Technical solutions for fulfilling GDPR requirements
Loe EESTI KEELES
General Data Protection Regulations (GDPR) set some requirements for data protection, that are not possible to fulfil solely with the knowledge of managers, lawyers or other employees who lack technical skills. Persons with technical skills, mostly IT officers and technical solutions, play a big part in fulfilling the requirements.
As the time when GDPR starts to apply gets closer, the more developed the technical solutions become, that would make data related activities more efficient, faster and would make certain activities automated and would help ensure better data protection. IT companies recognize more and more the necessity to pay attention to data protection aspects during development.
Technical solutions help to map data protection situations and try to make it compliant with the requirements. Considering that oftentimes companies have their data spread out in different places, it might be necessary to use the help of several different tools. OneTrust, Oracle, Veritas, Microsoft and several other IT companies offer a variety of solutions. Hence, it’s wise to see how to make a complicated situation easier.

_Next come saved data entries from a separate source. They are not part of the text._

## src/rtl/rtcs_pkg.sv

```systemverilog
package rtcs_pkg;
    localparam int BYTE_W      = 8;
    localparam int RAM_DEPTH   = 32;
    localparam int ADDR_W      = $clog2(RAM_DEPTH);
    localparam int CMD_BITS    = 8;
    localparam int FRAME_BITS  = 16;
    localparam int PH_W        = $clog2(FRAME_BITS + 1);
    localparam int TIME_W      = 7;
    localparam int TIME_FIELDS = 6;

    typedef struct packed {
        logic [PH_W-1:0]   phase;
        logic [BYTE_W-1:0] cmd;
        logic [BYTE_W-1:0] val;
        logic [BYTE_W-1:0] rd;
        logic              sdo;
        logic              sclk_prev;
    } shift_st_t;

    function automatic logic [BYTE_W-1:0] ram_default(input int idx);
        int mixed;
        mixed = (idx * 29) ^ 8'hA5;
        return BYTE_W'(mixed);
    endfunction

    function automatic logic [BYTE_W-1:0] to_bcd(input logic [TIME_W-1:0] v);
        logic [TIME_W-1:0] tens;
        logic [TIME_W-1:0] ones;
        tens = v / TIME_W'(10);
        ones = v % TIME_W'(10);
        return {tens[3:0], ones[3:0]};
    endfunction
endpackage

```

## src/rtl/rtcs_shifter.sv

```systemverilog
module rtcs_shifter
    import rtcs_pkg::*;
(
    input  logic              clk,
    input  logic              rst_n,
    input  logic              ce_i,
    input  logic              sclk_i,
    input  logic              sdi_i,
    input  logic [BYTE_W-1:0] rd_byte_i,
    output logic [BYTE_W-1:0] cmd_o,
    output logic              commit_o,
    output logic [BYTE_W-1:0] wr_byte_o,
    output logic              sdo_o
);
    localparam logic [PH_W-1:0] PH_CMD_END = PH_W'(CMD_BITS);
    localparam logic [PH_W-1:0] PH_LAST    = PH_W'(FRAME_BITS - 1);
    localparam logic [PH_W-1:0] PH_DONE    = PH_W'(FRAME_BITS);

    shift_st_t q, d;
    logic      fall;
    logic      commit_d;

    always_comb begin
        d        = q;
        commit_d = 1'b0;
        fall     = q.sclk_prev & ~sclk_i;
        d.sclk_prev = sclk_i;
        if (!ce_i) begin
            d.phase = '0;
            d.cmd   = '0;
            d.val   = '0;
            d.rd    = '0;
            d.sdo   = 1'b0;
        end else if (fall && (q.phase < PH_DONE)) begin
            d.phase = q.phase + 1'b1;
            if (q.phase < PH_CMD_END) begin
                d.cmd = {q.cmd[BYTE_W-2:0], sdi_i};
            end else begin
                d.val = {q.val[BYTE_W-2:0], sdi_i};
                if (q.phase == PH_CMD_END) begin
                    d.sdo = rd_byte_i[BYTE_W-1];
                    d.rd  = {rd_byte_i[BYTE_W-2:0], 1'b0};
                end else begin
                    d.sdo = q.rd[BYTE_W-1];
                    d.rd  = {q.rd[BYTE_W-2:0], 1'b0};
                end
                if (q.phase == PH_LAST) begin
                    commit_d = 1'b1;
                end
            end
        end
    end

    always_ff @(posedge clk or negedge rst_n) begin
        if (!rst_n) begin
            q <= '0;
        end else begin
            q <= d;
        end
    end

    assign cmd_o     = q.cmd;
    assign commit_o  = commit_d;
    assign wr_byte_o = {q.val[BYTE_W-2:0], sdi_i};
    assign sdo_o     = q.sdo;

    // deselect abandons the frame on the next cycle
    assert_abort_clears_R1: assert property (@(posedge clk) disable iff (!rst_n)
        !ce_i |=> (q.phase == '0 && !sdo_o && q.cmd == '0));

    // no output bit before the data half of the frame
    assert_quiet_cmd_half_R2: assert property (@(posedge clk) disable iff (!rst_n)
        (q.phase <= PH_CMD_END) |-> !sdo_o);

    // bit position never runs past the end of the frame
    assert_phase_bound_R10: assert property (@(posedge clk) disable iff (!rst_n)
        q.phase <= PH_DONE);

    // finished frame is frozen while still selected
    assert_done_frozen_R10: assert property (@(posedge clk) disable iff (!rst_n)
        (q.phase == PH_DONE && ce_i) |=> (q.phase == PH_DONE && $stable(sdo_o) && !commit_o));
endmodule

```

## src/rtl/rtcs_regs.sv

```systemverilog
module rtcs_regs
    import rtcs_pkg::*;
#(
    parameter logic [BYTE_W-1:0] CTRL_VALUE   = 8'h5A,
    parameter logic [BYTE_W-1:0] STATUS_RESET = 8'h90
) (
    input  logic                               clk,
    input  logic                               rst_n,
    input  logic [BYTE_W-1:0]                  cmd_i,
    input  logic                               commit_i,
    input  logic [BYTE_W-1:0]                  wr_byte_i,
    input  logic [TIME_FIELDS-1:0][TIME_W-1:0] time_i,
    output logic [BYTE_W-1:0]                  rd_byte_o,
    output logic                               irq_o
);
    localparam logic [BYTE_W-1:0] FLAG_MASK = 8'h18;
    localparam logic [BYTE_W-1:0] CMD_CLEAR = 8'hB1;
    localparam logic [BYTE_W-1:0] CMD_STAT  = 8'h30;
    localparam logic [BYTE_W-1:0] CMD_CTRL  = 8'h31;

    typedef struct {
        logic [BYTE_W-1:0] ram [RAM_DEPTH];
        logic [BYTE_W-1:0] status;
    } regs_st_t;

    regs_st_t q, d;
    logic [TIME_FIELDS-1:0][BYTE_W-1:0] bcd;
    logic                               is_write;
    logic [ADDR_W-1:0]                  addr;

    for (genvar g = 0; g < TIME_FIELDS; g++) begin : g_bcd
        assign bcd[g] = to_bcd(time_i[g]);
    end

    assign addr     = cmd_i[ADDR_W-1:0];
    assign is_write = (cmd_i[BYTE_W-1:ADDR_W] == 3'b100);

    always_comb begin
        rd_byte_o = '0;
        if (cmd_i[BYTE_W-1:ADDR_W] == 3'b000) begin
            rd_byte_o = q.ram[addr];
        end else begin
            case (cmd_i)
                8'h20:    rd_byte_o = bcd[0];
                8'h21:    rd_byte_o = bcd[1];
                8'h22:    rd_byte_o = bcd[2];
                8'h24:    rd_byte_o = bcd[3];
                8'h25:    rd_byte_o = bcd[4];
                8'h26:    rd_byte_o = bcd[5];
                CMD_STAT: rd_byte_o = q.status;
                CMD_CTRL: rd_byte_o = CTRL_VALUE;
                default:  rd_byte_o = '0;
            endcase
        end
    end

    always_comb begin
        d = q;
        if (commit_i) begin
            if (is_write) begin
                d.ram[addr] = wr_byte_i;
            end
            if (cmd_i == CMD_CLEAR && wr_byte_i[2]) begin
                d.status = q.status & ~FLAG_MASK;
            end
        end
    end

    always_ff @(posedge clk or negedge rst_n) begin
        if (!rst_n) begin
            for (int i = 0; i < RAM_DEPTH; i++) begin
                q.ram[i] <= ram_default(i);
            end
            q.status <= STATUS_RESET;
        end else begin
            q <= d;
        end
    end

    assign irq_o = |(q.status & FLAG_MASK);

    // status flags can only be cleared, never set
    assert_status_clear_only_R7: assert property (@(posedge clk) disable iff (!rst_n)
        (q.status & ~$past(q.status)) == '0);

    // a clear command with bit 2 set drops the request
    assert_clear_drops_irq_R7: assert property (@(posedge clk) disable iff (!rst_n)
        (commit_i && cmd_i == CMD_CLEAR && wr_byte_i[2]) |=> !irq_o);

    // a committed write lands in the addressed byte
    assert_ram_commit_R4: assert property (@(posedge clk) disable iff (!rst_n)
        (commit_i && is_write) |=> (q.ram[$past(addr)] == $past(wr_byte_i)));
endmodule

```

## src/rtl/rtc_serial_slave.sv

```systemverilog
module rtc_serial_slave
    import rtcs_pkg::*;
#(
    parameter logic [7:0] CTRL_VALUE   = 8'h5A,
    parameter logic [7:0] STATUS_RESET = 8'h90
) (
    input  logic       clk,
    input  logic       rst_n,
    input  logic       ce_i,
    input  logic       sclk_i,
    input  logic       sdi_i,
    input  logic [6:0] sec_i,
    input  logic [6:0] min_i,
    input  logic [6:0] hour_i,
    input  logic [6:0] mday_i,
    input  logic [6:0] month_i,
    input  logic [6:0] year_i,
    output logic       sdo_o,
    output logic       irq_o
);
    logic [BYTE_W-1:0]                  cmd;
    logic [BYTE_W-1:0]                  wr_byte;
    logic [BYTE_W-1:0]                  rd_byte;
    logic                               commit;
    logic [TIME_FIELDS-1:0][TIME_W-1:0] time_bin;

    assign time_bin = {year_i, month_i, mday_i, hour_i, min_i, sec_i};

    rtcs_shifter u_shifter (
        .clk       (clk),
        .rst_n     (rst_n),
        .ce_i      (ce_i),
        .sclk_i    (sclk_i),
        .sdi_i     (sdi_i),
        .rd_byte_i (rd_byte),
        .cmd_o     (cmd),
        .commit_o  (commit),
        .wr_byte_o (wr_byte),
        .sdo_o     (sdo_o)
    );

    rtcs_regs #(
        .CTRL_VALUE   (CTRL_VALUE),
        .STATUS_RESET (STATUS_RESET)
    ) u_regs (
        .clk       (clk),
        .rst_n     (rst_n),
        .cmd_i     (cmd),
        .commit_i  (commit),
        .wr_byte_i (wr_byte),
        .time_i    (time_bin),
        .rd_byte_o (rd_byte),
        .irq_o     (irq_o)
    );
endmodule

```

## config.mk

```make
export PLATFORM = sky130hd
export DESIGN_NAME = rtc_serial_slave
export DESIGN_NICKNAME = d
export VERILOG_FILES = /design/src/rtl/rtcs_pkg.sv /design/src/rtl/rtcs_shifter.sv /design/src/rtl/rtcs_regs.sv /design/src/rtl/rtc_serial_slave.sv
export SDC_FILE = /design/constraint.sdc
export NUM_CORES = 1
export LEC_CHECK = 0
export CAP_MARGIN = 20
export CORE_ASPECT_RATIO = 1.5
export CORE_MARGIN = 1.5
export CORE_UTILIZATION = 66
export DETAILED_ROUTE_END_ITERATION = 6
export PLACE_DENSITY_LB_ADDON = 0.12
export RECOVER_POWER = 25
export REMOVE_ABC_BUFFERS = 1
export SETUP_SLACK_MARGIN = 0.5
export SLEW_MARGIN = 20
export SYNTH_ARGS = -nofsm -noshare
export SYNTH_HDL_FRONTEND = slang
export SYNTH_SLANG_ARGS = --single-unit
```

## constraint.sdc

```tcl
create_clock -name clk -period 5.4 [get_ports clk]
set_input_delay 1.08 -clock clk [delete_from_list [all_inputs] [get_ports clk]]
set_output_delay 1.08 -clock clk [all_outputs]
set_load 0.05 [all_outputs]
```

==> metrics.txt, run 1 <==
outcome=finished, violations left; failing checks=max-capacitance violations, max-slew violations; min-delay worst type=reg -> reg; most frequent cells in the layout=mux2_2, dfrtp_1, dfstp_2; yosys warns=0; 1st-iter DRT viols=570; drc violations=0; DIE WIDTH=about 120 um; flops & latches, synth=286; cell count after placement=1276; RSZ-0062 raised after global routing=false; required time of the critical path=between 5 and 6 ns; Tot GR Track Use=between 20% and 30%; Worst path slowest cell=buf_4; antenna violations before repair=0; Distinct cells, synth=74; clk_skew=between 0.03 and 0.04 ns; Final Max Tran Viols=145; Seq/Total Area, Yosys=between 50% and 60%; First-pass DRT Iterations=6; power density over cell area=~270 mW/mm2; CTS Hold Bufs=0; Post-synth EDFFs=0; Leak Pwr=0.00677 uW; post-synthesis cell count=between 1000 and 1500; Post-CTS Resized=0; non-filler cells, final=~1300; clock latency on the worst-skew pair=around 0.56 ns; # rows=65; CP Max Fanout=43; max cap viols=2; clock tree buffer depth=3; clock sink count=286; Synth Flop Type=dfrtp_1; hold_ws=about 0.49 ns; final setup vio count=0; post-synth top area share=a little over a quarter; Post-DRT Antenna Nets=0; vias per std cell=around 6.6; f_max=approximately 230 MHz; pin count of the biggest net entering global routing=~110; Mean Syn Cell Area=about 14 um2; IO Port Bufs=48; Crit. End Element=flip-flop; Post-synth ARST share=100%; fin crit share=between 80% and 90%; CP Class=reg -> reg; CTS Root Cell=clkbuf_16; Worst-path clk slew=approximately 0.07 ns; setup TNS=0 ns; relative slew slack=-84.9%; diodes inserted=0; starting density of the core=around 68%; I/O pin count=49; gr ovfl total=0; CP Launch Type=flip-flop; global placer's final weighted congestion=a little over 0.9; ratio of cells with drive above 1 in the final layout=52.4%; post-CTS setup buffers=0; H-tree Lvls=1; area delta synth->final=11.1%; CP cell instances=buf_4 -> nand3b_1 -> a2111oi_2 -> a221o_2 -> xnor2_1 -> a222oi_1 -> ha_1 -> a21o_1 -> a21oi_1 -> nor3_1 -> nand2_1 -> a221o_1; peak supply drop=296 uV; vias in the first global route=about 9200; Final Hold Vio Count=0; leading cell type in the layout, fill and taps excluded=mux2_2; Tightest Pin Transition=between 2 and 3 ns; arrival time at the worst endpoint=about 4.9 ns; Detailed Route WL=around 32000 um; Die ar.=about 0.023 mm2; wire per inst=between 20 and 25 um; floorplan core area=0.0212 mm2; Final HPWL DP=20700 um; area leader, netlist=dfrtp_1; global-route wire length before repair=between 50000 and 60000 um; final worst path period need=~4.4 ns; top cells by area, synth=dfrtp_1, dfstp_2, mux2_2; Final nets=about 1100; TritonCTS buffer count=28; CTS tree=done; Die Span Y=between 150 and 200 um; mapped cell area=about 0.014 mm2; routed via count=about 8800; crit-path max cell delay=~0.67 ns
## sequential cells by signal, summed over array words and instances, names as in the netlist
register and cells:
u_shifter.cmd_o 8, u_shifter.q 13, u_shifter.wr_byte_o 7, u_shifter.sdo_o 1, u_regs.q 257
## synthesized netlist by cell type, drive strengths merged, types with 2 or more instances
library cell,number
clkbuf,48
nor2,18
and3,3
a21boi,17
a211o,4
nand4,4
nor2b,6
nor3,7
o311ai,2
buf,27
xnor2,5
o2bb2ai,6
nand4b,2
a2111oi,6
dfrtp,155
a31oi,5
a221o,3
inv,6
o31ai,4
nor3b,3
a221oi,3
nand2b,6
dfstp,131
a311oi,2
a21oi,15
ha,4
a211oi,5
and2,7
mux4,78
mux2,258
nand3b,11
o21ai,9
nand2,95
a22oi,4
or3,7
mux2i,15
nand3,14
## per-layer routing
layer / up-vias / GRT usage, % / part of all wire (%)
li1: 3839 / - / -
met1: 4621 / 38.9 / 40
met2: 262 / 50.2 / 51
met3: 87 / 3.50 / 4.7
met4: 0 / 12.6 / 4.2
met5: - / 0 / 0
## worst paths after layout
kind	start	end	slack, ns	cells past startpoint
worst min register to register	u_regs.q[4]	u_regs.q[4]	0.49	1
worst max register to register	u_shifter.cmd_o[0]	u_shifter.q[5]	0.98	12
max in group asynchronous	rst_n	u_regs.q[25]	1.32	2
worst min-delay path	u_regs.q[4]	u_regs.q[4]	0.49	1
worst max-delay path	u_shifter.cmd_o[0]	u_shifter.q[5]	0.98	12
min in group asynchronous	rst_n	u_shifter.q[0]	1.41	1
## report_power, final
part	internal, uW	total [uW]	switching, uW
Clock	1160	1980	822
Combinational	73.4	189	115
Sequential	2150	2150	3.55
## area by class of cell
| class | instances | area, um2 |
|---|---|---|
| well taps | 268 | 335 |
| repair buffers | 67 | 627 |
| fillers | 1329 | 5290 |
| flip-flops and latches | 286 | 7330 |
| clock inverters | 9 | 113 |
| multi-input cells | 649 | 6680 |
| clock buffers | 42 | 833 |
| inverters | 6 | 22.5 |
## kinds of logic (layout without fill, tap and decap cells)
group	Yosys count	after routing	synth area share, %
and+or+nand+nor	187	187	6.47
adders and majority gates	5	5	0.418
AOI/OAI and AO/OA	101	101	5.79
buffers and inverters	81	124	2.48
xor gates and xnor gates	5	5	0.305
DFF	286	286	51.0
muxes	351	351	33.5
## critical path: cells and delay by family (launching register included)
family	cells	cell delay (ns)
simple gates	3	0.64
flops	1	0.53
compound gates	6	1.75
fa+ha+maj	1	0.54
xor+xnor	1	0.14
buf+inv	1	0.67
## per-stage QoR
stage                     area, um2  worst slack (ns)  power (uW)  util (%)
after floorplan               14000             -1.18        2270         -
after global placement        15000             0.666        2380      70.7
after detailed placement      15000             0.579        2380      70.7
after CTS                     16000             0.956        4360      75.1
after global routing          15900             0.503        4460      75.1
final                         15900             0.975        4330      75.1
(Power assumes the default switching activity.)
==> run 2: changes to the inputs <==
- CORE_UTILIZATION: 66 -> 62
- clock period: 5.4 -> 4.4 ns (I/O delays scaled with it)
==> run 2 against run 1 <==
Against the previous run: critical path depth stayed put; sequential power is 23% higher; total power is 19% higher; combinational power is 31% higher; highest routed layer unchanged; fmax is 17% higher; die area is 6.3% higher; the run still ends with max-capacitance violations, max-slew violations left; first-iteration DRC count is 10% lower.
==> metrics.txt, run 2 (synthesis gave the netlist of run 1 again) <==
TritonCTS buffer count=27 (was 28); Die ar.=0.0241 mm2 (was 0.0227 mm2); area occupied by multi-input gates=0.00671 mm2 (was 0.00668 mm2); Sequential cell area=0.00734 mm2 (was 0.00733 mm2); diodes inserted=0 (unchanged); final setup vio count=0 (unchanged); area delta synth->final=12.4% (was 11.1%); CTS tree=done (unchanged); fillers=1568 (was 1329); max FFs per register=257 (unchanged); fin crit share=85.6% (was 81.9%); I/O pin count=49 (unchanged); global placer's final weighted congestion=0.920 (was 0.933); R2R cell count=12 (unchanged); CTS Hold Bufs=0 (unchanged); H-tree Lvls=1 (unchanged); pre-CTS WS=0.177 ns (was 0.579 ns); CP Class=reg -> reg (unchanged); RSZ-0062 raised after global routing=false (unchanged); Leak Pwr=0.00687 uW (was 0.00677 uW); power density over cell area=320 mW/mm2 (was 271 mW/mm2); CP startpoint=u_shifter.cmd_o[3] (was u_shifter.cmd_o[0]); global-route wire length before repair=52400 um (was 51300 um); clock tree buffer depth=3 (unchanged); clock sink count=286 (unchanged); gr ovfl total=0 (unchanged); Tot GR Track Use=28.4% (was 29.7%); CTS Root Cell=clkbuf_16 (unchanged); Hold Crit Endpoint=u_regs.q[4] (unchanged); pin count of the biggest net entering global routing=116 (was 112); reg-to-reg endpoint=u_shifter.q[5] (unchanged); Final nets=1114 (was 1089); starting density of the core=62.7% (was 67.6%); outcome=finished, violations left (unchanged); hold_ws=0.490 ns (was 0.494 ns); max cap viols=1 (was 2); Worst-path clk slew=0.07 ns (about the same); final worst path period need=3.77 ns (was 4.42 ns); arrival time at the worst endpoint=4.19 ns (was 4.85 ns); Final Total Pwr=5160 uW (was 4330 uW); IO Port Bufs=48 (unchanged); leading cell type in the layout, fill and taps excluded=mux2_2 (unchanged); Post-DRT Antenna Nets=0 (unchanged); clk_skew=0.0104 ns (was 0.0302 ns); ratio of cells with drive above 1 in the final layout=54.7% (was 52.4%); required time of the critical path=4.82 ns (was 5.83 ns); drc violations=0 (unchanged); CP Launch Type=flip-flop (unchanged); slack of the worst reg-to-reg path=0.63 ns (was 0.98 ns); Final HPWL DP=21900 um (was 20700 um); hold path depth=1 (unchanged); peak supply drop=390 uV (was 296 uV); worst r2r src=u_shifter.cmd_o[3] (was u_shifter.cmd_o[0]); Final Hold Vio Count=0 (unchanged); DIE WIDTH=127 um (was 123 um); min-delay worst type=reg -> reg (unchanged); Final WS setup=0.633 ns (was 0.975 ns); non-filler cells, final=1364 (was 1327); floorplan core area=0.0229 mm2 (was 0.0212 mm2); clock latency on the worst-skew pair=0.54 ns (was 0.56 ns); vias per std cell=6.44 (was 6.64); Final Max Tran Viols=115 (was 145); most frequent cells in the layout=mux2_2, dfrtp_1, dfstp_2 (unchanged); antenna violations before repair=0 (unchanged); Die Span Y=189 um (was 184 um); routed via count=8789 (was 8809); min-delay src=u_regs.q[4] (unchanged); relative slew slack=-86.9% (was -84.9%); f_max=265 MHz (was 226 MHz); failing checks=max-capacitance violations, max-slew violations (unchanged); Detailed Route WL=32800 um (was 32000 um); cell count after placement=1306 (was 1276); Top reg by flops=u_regs.q (unchanged); vias in the first global route=9277 (was 9237); Crit. End Element=flip-flop (unchanged); CP Max Fanout=6 (was 43); # rows=68 (was 65); First-pass DRT Iterations=5 (was 6); 1st-iter DRT viols=512 (was 570); wire per inst=24.0 um (was 24.1 um); Tightest Pin Transition=2.80 ns (was 2.77 ns)
## run 2: cell types whose count changed in the layout (fill, tap and decap cells not counted), moves of 2 or more
| cell | before | now |
|---|---|---|
| clkbuf_1 | 7 | 2 |
| dfrtp_1 | 148 | 145 |
| buf_4 | 17 | 44 |
| clkinv_4 | 1 | 3 |
| clkinv_2 | 4 | 7 |
| bufinv_16 | 2 | 0 |
| dfrtp_2 | 5 | 8 |
## run 2: area by class of cell
type / instances / area share (%)
clock inverters: 12 / 0.481
flip-flops and latches: 286 / 45.5
repair buffers: 93 / 5.12
multi-input cells: 649 / 41.6
clock buffers: 38 / 5.00
inverters: 6 / 0.140
well taps: 280 / 2.17
## run 2: how the worst max path moves through the flow
stage	to
global route	u_shifter.q[5]
finish	u_shifter.q[5]
floorplan	u_shifter.q[5]
CTS	u_shifter.q[5]
detailed placement	u_shifter.q[5]
global placement	u_shifter.q[5]
## run 2: layer usage
metal	global-route usage, %	up-vias	wire length (um)	part of all wire, %
li1	-	3908	-	-
met2	50.3	195	17100	52
met1	36.2	4616	13400	41
met4	9.44	0	1020	3.1
met5	0	-	0	0
met3	3.65	70	1300	4.0
## run 2: report_power, final
group / total [uW] / internal [uW] / switching, uW / leakage, uW
combinational: 247 / 102 / 145 / 0.00293
clock: 2270 / 1280 / 990 / 0.000444
sequential: 2640 / 2640 / 4.24 / 0.00350
total: 5160 / 4020 / 1140 / 0.00687
## run 2: repair_timing
action | in CTS | in global routing
setup buffers | 0 | 8
resized for setup | 0 | 11
setup endpoints to repair | 0 | 3
## run 2: metrics by stage
step	utilization, %	area [um2]	TNS (ns)
2_1_floorplan	-	14000	-11.10
3_3_place_gp	66.2	15200	0
3_5_place_dp	66.2	15200	0
4_1_cts	70.1	16000	0
5_1_grt	70.5	16100	0
6_report	70.5	16100	0
## run 2: worst max-delay path, cell delays in order, from the launching register on
cell and delay, ns:
dfrtp_2 0.46, or4b_4 0.64, a2111oi_4 0.36, a211oi_4 0.11, a211o_4 0.33, xnor2_1 0.15
a222oi_1 0.39, ha_2 0.32, nand2_1 0.07, o2bb2ai_1 0.13, nor3_2 0.24, nand2_2 0.11
a221o_1 0.32
==> run 3: changes to the inputs <==
- CORE_MARGIN: 1.5 -> not set
- CORE_UTILIZATION: 62 -> 45
- CTS_CLUSTER_SIZE: not set -> 8
==> run 3 against run 2 <==
Against the previous run: the run still ends with max-capacitance violations, max-slew violations left; register-to-register slack better by 0.07 ns; flip-flop and latch count stayed put; critical endpoint unchanged; die area is 35% higher; final area is 3.0% higher; clock power is 29% higher; largest power group is now clock.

IT tools help to fulfil data subjects’ requests, which according to the data protection regulations, the subjects have a right to make. E.g., if a data subject requests to have all data related to them deleted, it can take weeks or months to fulfil, while with the help of proper data mapping and technical solutions, e.g. the capability of an information system or some additional programs, time consumption can be significantly reduced.
Technical solutions also have a role in asking for the data subjects’ consent. GDPR obligates the data processor to be able to prove that the subject has given consent, but when we are dealing with e-services or purchasing products through them, the entire communication takes place electronically and no signatures are given. In these situations, technical solutions might help you by memorizing what kind of consent was given, when it was given and by whom.
Compliance with the GDPR is not possible to achieve just by drawing up different legal documents -data protection must be addressed more broadly. Necessary solutions may call for additional documentation as well as some technological advancement. Development might consist of perfecting the existing information systems, but also of using additional programs. Therefore, it is important to assess what needs to be changed when analysing the current state of your data processing and also whether it is possible to combine box products or would it be necessary, and more profitable, to develop your own system.